「サウスバウンド」 家族と、それから生きる力

冷たいよな。ため息が出た。教師が、やけに人間臭く思えた。人間が親切なのは、自分が安全なときだけだ。           −『サウスバウンド』p265 −

「おまえはおとうさんを見習わなくていい。おまえの考えで生きていけばいい。お父さんの中にはな、自分でもどうしようもない腹の虫がいるんだ。それに従わないと、自分が自分じゃなくなる。要するに馬鹿なんだ」   −『サウスバウンド』p485 −

サウス・バウンド

サウス・バウンド

すばらしかった。
そして面白かった。
一気に読んだ。

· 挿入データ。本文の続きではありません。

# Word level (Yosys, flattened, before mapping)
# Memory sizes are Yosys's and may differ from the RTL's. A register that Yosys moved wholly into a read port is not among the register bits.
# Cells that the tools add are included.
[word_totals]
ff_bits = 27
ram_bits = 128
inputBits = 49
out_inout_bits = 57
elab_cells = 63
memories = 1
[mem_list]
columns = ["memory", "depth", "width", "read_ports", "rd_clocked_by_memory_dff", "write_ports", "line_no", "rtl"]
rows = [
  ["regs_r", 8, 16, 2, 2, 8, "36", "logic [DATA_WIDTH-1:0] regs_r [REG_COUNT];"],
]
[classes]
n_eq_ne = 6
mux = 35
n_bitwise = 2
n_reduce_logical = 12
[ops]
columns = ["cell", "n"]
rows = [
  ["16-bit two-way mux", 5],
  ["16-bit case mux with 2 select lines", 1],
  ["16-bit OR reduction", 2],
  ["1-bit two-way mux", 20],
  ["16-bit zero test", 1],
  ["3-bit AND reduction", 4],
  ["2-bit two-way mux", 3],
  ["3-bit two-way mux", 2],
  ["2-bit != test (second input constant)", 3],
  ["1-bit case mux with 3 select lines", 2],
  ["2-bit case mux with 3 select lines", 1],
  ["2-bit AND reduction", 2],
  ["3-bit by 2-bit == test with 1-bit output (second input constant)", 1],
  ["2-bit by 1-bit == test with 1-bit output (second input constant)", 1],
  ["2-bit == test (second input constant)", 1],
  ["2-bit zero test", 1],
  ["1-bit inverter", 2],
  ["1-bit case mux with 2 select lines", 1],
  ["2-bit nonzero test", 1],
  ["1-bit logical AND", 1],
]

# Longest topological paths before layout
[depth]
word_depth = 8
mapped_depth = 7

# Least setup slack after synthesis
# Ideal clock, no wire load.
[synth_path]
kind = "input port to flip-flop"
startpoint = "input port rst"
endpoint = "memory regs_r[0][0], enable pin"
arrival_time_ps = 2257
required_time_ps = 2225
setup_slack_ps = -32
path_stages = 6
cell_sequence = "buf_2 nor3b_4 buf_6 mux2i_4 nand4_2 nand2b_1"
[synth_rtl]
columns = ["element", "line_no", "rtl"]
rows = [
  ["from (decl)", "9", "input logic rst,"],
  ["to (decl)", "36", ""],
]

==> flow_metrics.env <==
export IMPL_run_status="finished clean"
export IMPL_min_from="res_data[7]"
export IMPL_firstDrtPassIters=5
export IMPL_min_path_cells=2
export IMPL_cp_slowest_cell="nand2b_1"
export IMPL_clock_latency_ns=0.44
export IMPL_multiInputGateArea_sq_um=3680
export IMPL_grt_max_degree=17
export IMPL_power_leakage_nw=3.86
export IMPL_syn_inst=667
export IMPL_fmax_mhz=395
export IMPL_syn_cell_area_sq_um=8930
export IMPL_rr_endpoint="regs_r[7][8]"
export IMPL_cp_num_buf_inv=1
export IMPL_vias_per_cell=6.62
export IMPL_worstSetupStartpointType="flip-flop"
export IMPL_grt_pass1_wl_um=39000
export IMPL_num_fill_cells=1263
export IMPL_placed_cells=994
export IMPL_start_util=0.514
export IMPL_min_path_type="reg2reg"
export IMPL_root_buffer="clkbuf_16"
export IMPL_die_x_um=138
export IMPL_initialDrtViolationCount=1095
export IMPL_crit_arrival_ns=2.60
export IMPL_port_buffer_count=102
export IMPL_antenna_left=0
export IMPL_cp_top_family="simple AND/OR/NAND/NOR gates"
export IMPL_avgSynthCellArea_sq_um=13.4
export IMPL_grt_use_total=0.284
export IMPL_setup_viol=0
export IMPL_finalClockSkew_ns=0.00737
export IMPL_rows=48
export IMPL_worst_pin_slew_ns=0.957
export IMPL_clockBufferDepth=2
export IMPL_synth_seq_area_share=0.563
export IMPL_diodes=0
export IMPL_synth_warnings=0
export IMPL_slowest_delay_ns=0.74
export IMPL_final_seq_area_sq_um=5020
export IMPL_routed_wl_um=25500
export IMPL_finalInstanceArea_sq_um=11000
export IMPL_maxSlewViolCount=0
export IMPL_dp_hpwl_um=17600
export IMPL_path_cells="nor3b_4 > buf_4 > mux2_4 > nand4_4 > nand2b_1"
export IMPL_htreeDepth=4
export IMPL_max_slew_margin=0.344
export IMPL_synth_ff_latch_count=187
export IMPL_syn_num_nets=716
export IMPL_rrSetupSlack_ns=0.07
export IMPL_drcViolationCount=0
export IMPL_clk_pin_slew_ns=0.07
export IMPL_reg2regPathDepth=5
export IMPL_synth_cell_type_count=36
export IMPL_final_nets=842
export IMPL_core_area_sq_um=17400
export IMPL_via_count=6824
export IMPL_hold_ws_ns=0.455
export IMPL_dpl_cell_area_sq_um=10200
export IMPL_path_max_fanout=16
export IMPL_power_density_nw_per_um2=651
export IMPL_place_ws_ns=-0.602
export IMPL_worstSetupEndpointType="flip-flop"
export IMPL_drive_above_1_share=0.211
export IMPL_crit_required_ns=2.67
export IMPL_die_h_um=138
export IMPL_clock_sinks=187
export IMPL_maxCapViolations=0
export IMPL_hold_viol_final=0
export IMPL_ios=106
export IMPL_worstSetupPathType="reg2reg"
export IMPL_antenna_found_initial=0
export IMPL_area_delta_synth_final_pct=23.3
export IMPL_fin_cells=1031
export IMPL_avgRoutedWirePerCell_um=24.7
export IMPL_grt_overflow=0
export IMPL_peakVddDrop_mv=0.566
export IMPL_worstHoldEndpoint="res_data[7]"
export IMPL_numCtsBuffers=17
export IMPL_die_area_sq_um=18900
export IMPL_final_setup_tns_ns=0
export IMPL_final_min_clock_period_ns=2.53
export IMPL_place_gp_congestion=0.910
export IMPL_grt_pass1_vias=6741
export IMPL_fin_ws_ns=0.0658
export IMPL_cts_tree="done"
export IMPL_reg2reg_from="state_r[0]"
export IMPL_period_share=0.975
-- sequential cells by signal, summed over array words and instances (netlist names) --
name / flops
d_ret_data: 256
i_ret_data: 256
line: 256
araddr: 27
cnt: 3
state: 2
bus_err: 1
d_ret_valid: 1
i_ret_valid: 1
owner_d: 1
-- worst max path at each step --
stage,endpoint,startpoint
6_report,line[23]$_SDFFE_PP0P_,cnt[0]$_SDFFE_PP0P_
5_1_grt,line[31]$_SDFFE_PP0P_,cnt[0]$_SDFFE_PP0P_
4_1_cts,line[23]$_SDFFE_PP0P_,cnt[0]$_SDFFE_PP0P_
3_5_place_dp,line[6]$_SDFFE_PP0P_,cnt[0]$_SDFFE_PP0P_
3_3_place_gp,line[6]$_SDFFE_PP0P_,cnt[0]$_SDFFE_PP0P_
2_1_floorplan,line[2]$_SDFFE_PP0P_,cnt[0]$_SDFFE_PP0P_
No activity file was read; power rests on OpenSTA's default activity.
===== src/rtl/aes128_enc_round_ctrl.sv =====
// aes128_enc_round_ctrl: iterative AES-128 encryption engine, one round per cycle.
// The shared round datapath performs SubBytes, ShiftRows, MixColumns and AddRoundKey.
// Round keys are expanded on the fly, and only one block is in flight at a time.
// Ports:
//   clk, rst_n                   clock, synchronous active-low reset
//   in_valid/in_ready            plaintext/key accept handshake (ready only in IDLE)
//   plaintext, key               128-bit inputs, byte 0 = [127:120], column-major
//   abort                        cancel the block in flight (RUN or DONE)
//   out_valid/out_ready          ciphertext handshake; ciphertext held while stalled
//   ciphertext                   128-bit result
//   round_idx                    current round number
//   busy                         engine not idle
module aes128_enc_round_ctrl #(
    parameter int unsigned NR = 10
) (
    input  logic         clk,
    input  logic         rst_n,
    input  logic         in_valid,
    output logic         in_ready,
    input  logic [127:0] plaintext,
    input  logic [127:0] key,
    input  logic         abort,
    output logic         out_valid,
    input  logic         out_ready,
    output logic [127:0] ciphertext,
    output logic [3:0]   round_idx,
    output logic         busy
);

    localparam int unsigned RIDX_W     = 4;
    localparam logic [RIDX_W-1:0] LAST_ROUND = RIDX_W'(NR);

    // Byte i of the state is element i (column i/4, row i%4).
    typedef logic [0:15][7:0] blk_t;
    // Word 0 of the round key is key[127:96].
    typedef logic [0:3][31:0] wrd_t;

    typedef enum logic [1:0] {
        ST_IDLE,
        ST_RUN,
        ST_DONE
    } fsm_t;

    localparam logic [7:0] SBOX [256] = '{
        8'h63, 8'h7c, 8'h77, 8'h7b, 8'hf2, 8'h6b, 8'h6f, 8'hc5, 8'h30, 8'h01, 8'h67, 8'h2b, 8'hfe, 8'hd7, 8'hab, 8'h76,
        8'hca, 8'h82, 8'hc9, 8'h7d, 8'hfa, 8'h59, 8'h47, 8'hf0, 8'had, 8'hd4, 8'ha2, 8'haf, 8'h9c, 8'ha4, 8'h72, 8'hc0,
        8'hb7, 8'hfd, 8'h93, 8'h26, 8'h36, 8'h3f, 8'hf7, 8'hcc, 8'h34, 8'ha5, 8'he5, 8'hf1, 8'h71, 8'hd8, 8'h31, 8'h15,
        8'h04, 8'hc7, 8'h23, 8'hc3, 8'h18, 8'h96, 8'h05, 8'h9a, 8'h07, 8'h12, 8'h80, 8'he2, 8'heb, 8'h27, 8'hb2, 8'h75,
        8'h09, 8'h83, 8'h2c, 8'h1a, 8'h1b, 8'h6e, 8'h5a, 8'ha0, 8'h52, 8'h3b, 8'hd6, 8'hb3, 8'h29, 8'he3, 8'h2f, 8'h84,
        8'h53, 8'hd1, 8'h00, 8'hed, 8'h20, 8'hfc, 8'hb1, 8'h5b, 8'h6a, 8'hcb, 8'hbe, 8'h39, 8'h4a, 8'h4c, 8'h58, 8'hcf,
        8'hd0, 8'hef, 8'haa, 8'hfb, 8'h43, 8'h4d, 8'h33, 8'h85, 8'h45, 8'hf9, 8'h02, 8'h7f, 8'h50, 8'h3c, 8'h9f, 8'ha8,
        8'h51, 8'ha3, 8'h40, 8'h8f, 8'h92, 8'h9d, 8'h38, 8'hf5, 8'hbc, 8'hb6, 8'hda, 8'h21, 8'h10, 8'hff, 8'hf3, 8'hd2,
        8'hcd, 8'h0c, 8'h13, 8'hec, 8'h5f, 8'h97, 8'h44, 8'h17, 8'hc4, 8'ha7, 8'h7e, 8'h3d, 8'h64, 8'h5d, 8'h19, 8'h73,
        8'h60, 8'h81, 8'h4f, 8'hdc, 8'h22, 8'h2a, 8'h90, 8'h88, 8'h46, 8'hee, 8'hb8, 8'h14, 8'hde, 8'h5e, 8'h0b, 8'hdb,
        8'he0, 8'h32, 8'h3a, 8'h0a, 8'h49, 8'h06, 8'h24, 8'h5c, 8'hc2, 8'hd3, 8'hac, 8'h62, 8'h91, 8'h95, 8'he4, 8'h79,
        8'he7, 8'hc8, 8'h37, 8'h6d, 8'h8d, 8'hd5, 8'h4e, 8'ha9, 8'h6c, 8'h56, 8'hf4, 8'hea, 8'h65, 8'h7a, 8'hae, 8'h08,
        8'hba, 8'h78, 8'h25, 8'h2e, 8'h1c, 8'ha6, 8'hb4, 8'hc6, 8'he8, 8'hdd, 8'h74, 8'h1f, 8'h4b, 8'hbd, 8'h8b, 8'h8a,
        8'h70, 8'h3e, 8'hb5, 8'h66, 8'h48, 8'h03, 8'hf6, 8'h0e, 8'h61, 8'h35, 8'h57, 8'hb9, 8'h86, 8'hc1, 8'h1d, 8'h9e,
        8'he1, 8'hf8, 8'h98, 8'h11, 8'h69, 8'hd9, 8'h8e, 8'h94, 8'h9b, 8'h1e, 8'h87, 8'he9, 8'hce, 8'h55, 8'h28, 8'hdf,
        8'h8c, 8'ha1, 8'h89, 8'h0d, 8'hbf, 8'he6, 8'h42, 8'h68, 8'h41, 8'h99, 8'h2d, 8'h0f, 8'hb0, 8'h54, 8'hbb, 8'h16
    };

    // Multiply by x in GF(2^8) mod x^8+x^4+x^3+x+1.
    function automatic logic [7:0] xtime(input logic [7:0] b);
        return {b[6:0], 1'b0} ^ (b[7] ? 8'h1b : 8'h00);
    endfunction

    // SubBytes followed by ShiftRows: row r rotates left by r columns.
    function automatic blk_t sub_shift(input blk_t s);
        blk_t o;
        o = '0;
        for (int c = 0; c < 4; c++) begin
            for (int r = 0; r < 4; r++) begin
                o[4'(4*c + r)] = SBOX[s[4'(4*((c + r) % 4) + r)]];
            end
        end
        return o;
    endfunction

    // MixColumns: each column multiplied by the circulant {02,03,01,01}.
    function automatic blk_t mix_columns(input blk_t s);
        blk_t o;
        logic [7:0] a0, a1, a2, a3;
        o = '0;
        for (int c = 0; c < 4; c++) begin
            a0 = s[4'(4*c)];
            a1 = s[4'(4*c + 1)];
            a2 = s[4'(4*c + 2)];
            a3 = s[4'(4*c + 3)];
            o[4'(4*c)]     = xtime(a0) ^ xtime(a1) ^ a1 ^ a2 ^ a3;
            o[4'(4*c + 1)] = a0 ^ xtime(a1) ^ xtime(a2) ^ a2 ^ a3;
            o[4'(4*c + 2)] = a0 ^ a1 ^ xtime(a2) ^ xtime(a3) ^ a3;
            o[4'(4*c + 3)] = xtime(a0) ^ a0 ^ a1 ^ a2 ^ xtime(a3);
        end
        return o;
    endfunction

    function automatic logic [31:0] sub_word(input logic [31:0] w);
        return {SBOX[w[31:24]], SBOX[w[23:16]], SBOX[w[15:8]], SBOX[w[7:0]]};
    endfunction

    // One step of the AES-128 key schedule.
    function automatic wrd_t expand_key(input wrd_t k, input logic [7:0] rc);
        wrd_t o;
        o[0] = k[0] ^ sub_word({k[3][23:0], k[3][31:24]}) ^ {rc, 24'h0};
        o[1] = k[1] ^ o[0];
        o[2] = k[2] ^ o[1];
        o[3] = k[3] ^ o[2];
        return o;
    endfunction

    function automatic logic [7:0] rcon(input logic [RIDX_W-1:0] idx);
        logic [7:0] rc;
        case (idx)
            4'd1:    rc = 8'h01;
            4'd2:    rc = 8'h02;
            4'd3:    rc = 8'h04;
            4'd4:    rc = 8'h08;
            4'd5:    rc = 8'h10;
            4'd6:    rc = 8'h20;
            4'd7:    rc = 8'h40;
            4'd8:    rc = 8'h80;
            4'd9:    rc = 8'h1b;
            4'd10:   rc = 8'h36;
            default: rc = 8'h00;
        endcase
        return rc;
    endfunction

    fsm_t fsm_q;
    blk_t state_q;
    wrd_t rkey_q;

    blk_t sr_c;
    blk_t mc_c;
    blk_t rnd_c;
    wrd_t rk_c;
    logic last_c;

    // Shared round datapath; the final round bypasses MixColumns.
    always_comb begin
        sr_c   = sub_shift(state_q);
        mc_c   = mix_columns(sr_c);
        rk_c   = expand_key(rkey_q, rcon(round_idx));
        last_c = (round_idx == LAST_ROUND);
        rnd_c  = (last_c ? sr_c : mc_c) ^ blk_t'(rk_c);
    end

    // Control FSM with registered outputs.
    always_ff @(posedge clk) begin
        if (!rst_n) begin
            fsm_q      <= ST_IDLE;
            state_q    <= '0;
            rkey_q     <= '0;
            round_idx  <= '0;
            in_ready   <= 1'b1;
            out_valid  <= 1'b0;
            ciphertext <= '0;
            busy       <= 1'b0;
        end else begin
            case (fsm_q)
                ST_IDLE: begin
                    if (in_valid && in_ready) begin
                        state_q   <= blk_t'(plaintext ^ key);
                        rkey_q    <= wrd_t'(key);
                        round_idx <= RIDX_W'(1);
                        in_ready  <= 1'b0;
                        busy      <= 1'b1;
                        fsm_q     <= ST_RUN;
                    end
                end
                ST_RUN: begin
                    if (abort) begin
                        fsm_q     <= ST_IDLE;
                        round_idx <= '0;
                        out_valid <= 1'b0;
                        in_ready  <= 1'b1;
                        busy      <= 1'b0;
                    end else begin
                        state_q   <= rnd_c;
                        rkey_q    <= rk_c;
                        round_idx <= round_idx + RIDX_W'(1);
                        if (last_c) begin
                            ciphertext <= rnd_c;
                            out_valid  <= 1'b1;
                            fsm_q      <= ST_DONE;
                        end
                    end
                end
                ST_DONE: begin
                    // Abort wins over a same-cycle output handshake.
                    if (abort || out_ready) begin
                        fsm_q     <= ST_IDLE;
                        round_idx <= '0;
                        out_valid <= 1'b0;
                        in_ready  <= 1'b1;
                        busy      <= 1'b0;
                    end
                end
                default: begin
                    fsm_q     <= ST_IDLE;
                    round_idx <= '0;
                    out_valid <= 1'b0;
                    in_ready  <= 1'b1;
                    busy      <= 1'b0;
                end
            endcase
        end
    end

endmodule


===== config.mk =====
export PLATFORM = sky130hd
export DESIGN_NAME = aes128_enc_round_ctrl
export DESIGN_NICKNAME = d
export VERILOG_FILES = /design/src/rtl/aes128_enc_round_ctrl.sv
export SDC_FILE = /design/constraint.sdc
export NUM_CORES = 2
export LEC_CHECK = 0
export CAP_MARGIN = 0
export CORE_ASPECT_RATIO = 0.8
export CORE_MARGIN = 2
export CORE_UTILIZATION = 47
export CTS_CLUSTER_DIAMETER = 30
export DETAILED_ROUTE_END_ITERATION = 8
export PLACE_DENSITY = 0.7
export SYNTH_ARGS = -nofsm -noshare
export SYNTH_HDL_FRONTEND = slang
export SYNTH_SLANG_ARGS = --single-unit

===== constraint.sdc =====
create_clock -name clk -period 4.05 [get_ports clk]
set_input_delay 0.405 -clock clk [delete_from_list [all_inputs] [get_ports clk]]
set_output_delay 0.405 -clock clk [all_outputs]
set_load 0.01 [all_outputs]

==> flow_summary.toml <==
[run_status]
outcome = "finished with violations"
violations = "DRC, setup timing"

[synth]
ys_ff_latch = 273
seq_area_frac_synth_pct = 12.96
yosysTopAreaCellShare_pct = 12.96
ys.flop_type = "dfxtp_1"
avgSynthCellArea_um2 = 6.848
synth_area_mm2 = 0.04218
synth-edff-count = 0
yosys_warnings = 0
netlist.top_cell.by_area = "dfxtp_1"
synth.distinct_cells = 114
synth_area_leaders = "dfxtp_1 (13%), a21oi_1 (7.1%), o21ai_0 (5.5%)"
ys_async_sr_fraction_pct = 0
netlist_instances = 6159

[global_routing]
grt_max_degree = 101
globalRouteTotalUtil_pct = 43.76
grt.overflow.total = 0
antenna_found_initial = 9
grt_pass1_vias = 48140
grt_pass1_wl_um = 315500

[layout]
fin_nets = 6664
layout-drive-gt1-share_pct = 14.45
syn_to_final_growth_pct = 18.54
final_area_mm2 = 0.05000
n_fill_cell = 8635

[routing]
via_per_inst = 7.091
wl_per_cell_um = 28.30
drc = 6
ant_nets = 0
wirelength_um = 213200
vias = 53420
drt-initial-drc-count = 10100
drtPass1Iterations = 9

[critical_path]
critPathCaptureType = "flip-flop"
path_class = "flip-flop to flip-flop"
crit_path_end = "rkey_q[28]$_SDFFE_PN0P_"
r2r_start = "rkey_q[17]$_SDFFE_PN0P_"
r2r_cells = 13
r2r_slack_ns = -0.03
start_kind = "flip-flop"
required_ns = 4.55
regToRegEndpoint = "rkey_q[28]$_SDFFE_PN0P_"
crit_start = "rkey_q[17]$_SDFFE_PN0P_"
cp.arrival_ns = 4.58
cp_max_fo = 11

[floorplan]
start_util_pct = 47.31
die_y_um = 271.9
die_w_um = 338.9
die-area_mm2 = 0.09217
core_mm2 = 0.08914
io_pins = 396
rows = 98

[sta]
worst_pin_slew_ns = 0.9762
max_freq_mhz = 245.3
setup_ws_ns = -0.02716
setup_viol = 1
drv_slew = 0
hold_viol = 0
period_share_pct = 100.7
holdWs_ns = 0.2197
max_slew_margin_pct = 34.09
setup_tns_ns = -0.02716
skew_ns = 0.04106
fin_crit_ns = 4.077
rsz0062_at_grt = "yes"

[placement]
hpwl_um = 155000
routabilityCongestion = 1.124
place_area_mm2 = 0.04759
port_buffers = 267
pre_cts_ws_ns = 0.06028

[clock_network]
cts_setup_buffers = 0
cts_buffer_depth = 3
numCtsBuffers = 67
cts_tree = "built"
htreeDepth = 3
cts_resized = 0
clkTransAtPathRegs_ns = 0.05
root_buffer = "clkbuf_16"
clock_latency_ns = 0.61
cts_sinks = 273
cts_hold_buffers = 0

[power]
ir_drop_mv = 0.5524
power_w = 0.02889
pwr_density_cell_mw_per_mm2 = 577.7
leakagePower_nw = 18.30

[worst_hold_path]
min_path_type = "input port to flip-flop"
hold_start = "rst_n"

[flow_run]
maxCapViolations = 0
[report_power, final]
part / total, W / switching, W / internal, W
combinational: 0.0196 / 0.0120 / 0.00759
sequential: 0.00355 / 0.000587 / 0.00297
clock: 0.00571 / 0.00182 / 0.00389
[per-layer routing]
metal  GRT usage [%]  part of all wire (%)
met1           59.94                    39
met2           61.47                    39
met3           13.30                    15
met4           22.37                   6.5
met5               0                 0.023
[metrics by stage]
step / cells / utilization, %
global route: 7534 / 56.09
detailed placement: 7409 / 53.39
floorplan: 6190 / -
global placement: 7409 / 53.39
CTS: 7530 / 56.04
finish: 7534 / 56.09
[cell usage in the layout, fill, tap and decap left out, types with 74 or more instances in the layout]
master and count:
a21oi_1 593, o211ai_1 112, nand2b_1 176, nor2_1 518, xnor2_1 120, inv_1 75, nand3_1 241, ha_1 124
and3_1 74, o21ai_0 467, clkdlybuf4s50_1 266, a211oi_1 144, buf_4 467, a311oi_1 86, a31oi_1 143, nor3_1 178
nor2b_1 161, nand2_1 536, dfxtp_1 248, mux4_2 98
[cells in the mapped netlist (64+ instances only)]
cell	instances
a211oi_1	144
mux2i_1	64
clkbuf_1	478
and3_1	74
dfxtp_1	273
and2_1	66
xor2_1	69
nand2b_1	177
buf_4	73
nor2b_1	162
o311ai_0	71
a311oi_1	86
a21oi_1	595
buf_2	126
nor3_1	178
xnor2_1	121
nand3_1	241
o31ai_1	71
inv_1	75
a31oi_1	143
o21ai_0	467
nor2_1	518
mux4_2	98
nand2_1	537
o211ai_1	112
buf_1	69
ha_1	125
[final cells by class]
class,instances,area (um2),area share (%)
Inverter,104,395.4,0.7908
Clock buffer,84,1904,3.809
Antenna cell,4,10.01,0.02002
Sequential cell,273,5527,11.05
Timing Repair Buffer,778,7061,14.12
Multi-Input combinational cell,5054,33140,66.28
Clock inverter,37,462.9,0.9259
Tap cell,1200,1501,3.003
[sequential cells by signal, summed over array words and instances (netlist names), named ones only]
name        cells
busy            1
ciphertext     96
fsm_q           2
in_ready        1
out_valid       1
rkey_q        128
round_idx       4
state_q        32
[worst max-delay path, stage by stage, from the launching register on]
cell,delay [ns]
dfxtp_1,0.34
inv_1,0.20
ha_1,0.59
nor2b_1,0.32
a211oi_1,0.08
o32ai_1,0.56
a211o_1,0.20
a32oi_2,0.17
buf_4,0.20
xor3_1,0.38
xnor2_1,0.29
buf_4,0.26
a31oi_1,0.11
o221a_2,0.27
[how the worst min path moves through the flow]
stage | slack (ns) | depth (start not counted) | to
6_report | 0.22 | 2 | rkey_q[59]$_SDFFE_PN0P_
5_1_grt | 0.23 | 2 | rkey_q[59]$_SDFFE_PN0P_
4_1_cts | 0.21 | 2 | rkey_q[59]$_SDFFE_PN0P_
3_5_place_dp | 0.45 | 2 | ciphertext[8]$_SDFFE_PN0P_
3_3_place_gp | 0.44 | 2 | ciphertext[8]$_SDFFE_PN0P_
2_1_floorplan | 0.44 | 2 | rkey_q[120]$_SDFFE_PN0P_
[logic make-up after synthesis]
kind of cell / after synthesis / share of synthesized area [%]
compound gates: 2273 / 35.92
simple gates: 2224 / 25.89
buf+inv: 863 / 8.929
flops: 273 / 12.96
xor+xnor: 218 / 5.254
mux: 178 / 7.241
fa+ha+maj: 129 / 3.803
other cells: 1 / 0.008891
No activity file was read; power rests on OpenSTA's default activity.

止まらなかった。


主人公の次郎(小6)がぐんぐん生きる力をつけていく。
はっきりと強い生きる力を持った父親を見つめていく。
それから、家族がどんどん美しくなっていく。
南に向かう前も、後も。


石垣島に一度行ったことがある。
あの島もとても不思議な自由さと時間があるところだった。
美しい海と砂浜と空があって、サトウキビ畑と牛がいて。
なんだか力があって、海とか空気から大きなものを受け取ってその一員にしてもらえるような、そんな場所だった。
それ以来海がすごく好きになった。


『サウスバウンド』にであえて読むことができてとても幸せだった。